The same officer has been linked to an incident in which a man was stopped in the street in Handsworth on April 23.
The IOPC is also investigating other officers after a man was tasered following a chase on foot in Winson Green on May 4. An officer has also been suspended after a man suffered a broken ankle when he was arrested in Digbeth on May 14.
Derrick Campbell, the IOPC’s director in the region, said: “I have personally called in some of these matters for investigation using my powers under the Police Reform Act after concerns were raised with me by the community. I would like to reassure communities in the West Midlands that full, fair and thorough independent investigations are under way into all of these incidents and the conduct matters brought to our attention by the force.”
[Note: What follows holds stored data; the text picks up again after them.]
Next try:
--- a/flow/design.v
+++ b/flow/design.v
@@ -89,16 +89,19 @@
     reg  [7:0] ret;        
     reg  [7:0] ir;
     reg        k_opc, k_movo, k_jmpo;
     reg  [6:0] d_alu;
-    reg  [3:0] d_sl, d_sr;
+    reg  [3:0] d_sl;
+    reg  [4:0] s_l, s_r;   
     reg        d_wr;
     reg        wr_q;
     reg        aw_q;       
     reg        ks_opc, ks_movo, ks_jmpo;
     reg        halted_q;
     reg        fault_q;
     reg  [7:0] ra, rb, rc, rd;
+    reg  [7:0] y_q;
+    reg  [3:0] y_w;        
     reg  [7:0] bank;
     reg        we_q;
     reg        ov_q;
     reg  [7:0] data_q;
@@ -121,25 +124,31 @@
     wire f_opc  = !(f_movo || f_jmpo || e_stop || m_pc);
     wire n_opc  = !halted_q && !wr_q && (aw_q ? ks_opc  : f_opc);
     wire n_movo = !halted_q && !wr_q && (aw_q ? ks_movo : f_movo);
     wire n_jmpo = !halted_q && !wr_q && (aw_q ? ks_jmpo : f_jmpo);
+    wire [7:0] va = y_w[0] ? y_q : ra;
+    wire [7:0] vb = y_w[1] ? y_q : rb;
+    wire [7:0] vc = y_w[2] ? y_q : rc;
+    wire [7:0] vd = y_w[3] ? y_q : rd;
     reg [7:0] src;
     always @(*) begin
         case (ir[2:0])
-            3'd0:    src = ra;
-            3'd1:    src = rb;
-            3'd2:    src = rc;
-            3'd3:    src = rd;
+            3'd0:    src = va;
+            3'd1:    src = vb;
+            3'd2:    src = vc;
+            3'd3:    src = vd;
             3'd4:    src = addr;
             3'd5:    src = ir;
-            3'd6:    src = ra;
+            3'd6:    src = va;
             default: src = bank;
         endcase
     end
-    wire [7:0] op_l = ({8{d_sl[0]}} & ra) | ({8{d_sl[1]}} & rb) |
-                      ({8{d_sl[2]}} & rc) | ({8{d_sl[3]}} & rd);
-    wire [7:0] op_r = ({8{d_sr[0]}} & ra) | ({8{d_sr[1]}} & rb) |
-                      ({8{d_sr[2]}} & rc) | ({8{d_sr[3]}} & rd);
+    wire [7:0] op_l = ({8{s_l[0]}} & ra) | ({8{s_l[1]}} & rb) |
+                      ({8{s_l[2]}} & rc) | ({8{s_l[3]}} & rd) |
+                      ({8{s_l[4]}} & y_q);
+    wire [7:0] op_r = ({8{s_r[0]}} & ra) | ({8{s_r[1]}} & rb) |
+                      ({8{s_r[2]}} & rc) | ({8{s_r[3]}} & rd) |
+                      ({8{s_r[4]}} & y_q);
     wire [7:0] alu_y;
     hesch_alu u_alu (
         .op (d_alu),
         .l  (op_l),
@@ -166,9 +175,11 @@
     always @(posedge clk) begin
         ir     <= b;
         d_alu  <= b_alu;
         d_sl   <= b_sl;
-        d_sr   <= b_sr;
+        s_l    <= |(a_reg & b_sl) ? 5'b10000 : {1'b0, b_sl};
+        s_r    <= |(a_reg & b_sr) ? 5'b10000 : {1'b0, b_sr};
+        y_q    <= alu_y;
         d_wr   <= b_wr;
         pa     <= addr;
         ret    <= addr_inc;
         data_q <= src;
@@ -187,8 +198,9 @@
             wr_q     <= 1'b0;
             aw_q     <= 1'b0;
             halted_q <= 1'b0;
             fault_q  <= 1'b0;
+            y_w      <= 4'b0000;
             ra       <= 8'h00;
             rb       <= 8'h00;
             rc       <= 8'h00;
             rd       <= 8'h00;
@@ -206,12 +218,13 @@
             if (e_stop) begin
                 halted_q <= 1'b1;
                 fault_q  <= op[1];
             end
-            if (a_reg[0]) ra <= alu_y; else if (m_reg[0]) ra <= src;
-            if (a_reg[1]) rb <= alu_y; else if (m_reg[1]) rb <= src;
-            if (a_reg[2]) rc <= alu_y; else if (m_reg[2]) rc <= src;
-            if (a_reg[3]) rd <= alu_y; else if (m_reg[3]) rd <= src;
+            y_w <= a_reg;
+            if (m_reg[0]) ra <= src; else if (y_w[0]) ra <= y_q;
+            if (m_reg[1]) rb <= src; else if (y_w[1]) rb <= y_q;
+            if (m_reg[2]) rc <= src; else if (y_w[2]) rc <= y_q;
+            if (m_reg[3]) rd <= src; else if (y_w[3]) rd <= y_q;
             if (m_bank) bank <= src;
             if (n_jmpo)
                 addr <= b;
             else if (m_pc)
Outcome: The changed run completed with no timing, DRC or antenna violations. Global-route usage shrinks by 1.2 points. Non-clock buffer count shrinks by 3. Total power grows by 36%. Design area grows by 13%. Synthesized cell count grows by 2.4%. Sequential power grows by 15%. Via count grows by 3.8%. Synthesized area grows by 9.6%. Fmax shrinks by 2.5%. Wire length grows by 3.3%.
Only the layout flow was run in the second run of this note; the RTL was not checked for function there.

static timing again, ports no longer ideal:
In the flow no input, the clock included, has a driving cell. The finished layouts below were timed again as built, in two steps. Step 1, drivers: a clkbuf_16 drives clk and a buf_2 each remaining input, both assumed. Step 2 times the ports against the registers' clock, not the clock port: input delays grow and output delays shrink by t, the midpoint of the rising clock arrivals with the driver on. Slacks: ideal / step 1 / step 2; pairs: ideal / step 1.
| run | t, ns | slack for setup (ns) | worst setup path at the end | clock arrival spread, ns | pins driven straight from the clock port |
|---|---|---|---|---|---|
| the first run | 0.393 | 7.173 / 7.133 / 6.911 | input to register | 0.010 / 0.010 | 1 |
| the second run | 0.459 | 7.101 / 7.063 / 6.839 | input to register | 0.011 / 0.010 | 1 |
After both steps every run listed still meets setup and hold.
He said the investigations would look at whether force was “justified and proportionate in each of these instances”.
Desmond Jaddoo, an activist who has expressed his concerns to the police on behalf of the community, said that “highly questionable interactions” needed to be “addressed as a matter of urgency”. He said there had been a “long-standing issue” of stereotyping and racial discrimination in the force.
Chief Superintendent Chris Todd, from the force’s professional standards department, said the highest standards were expected of officers. He added: “Serving and protecting the public is paramount and it is vital that our communities have trust and confidence in everything that we do.”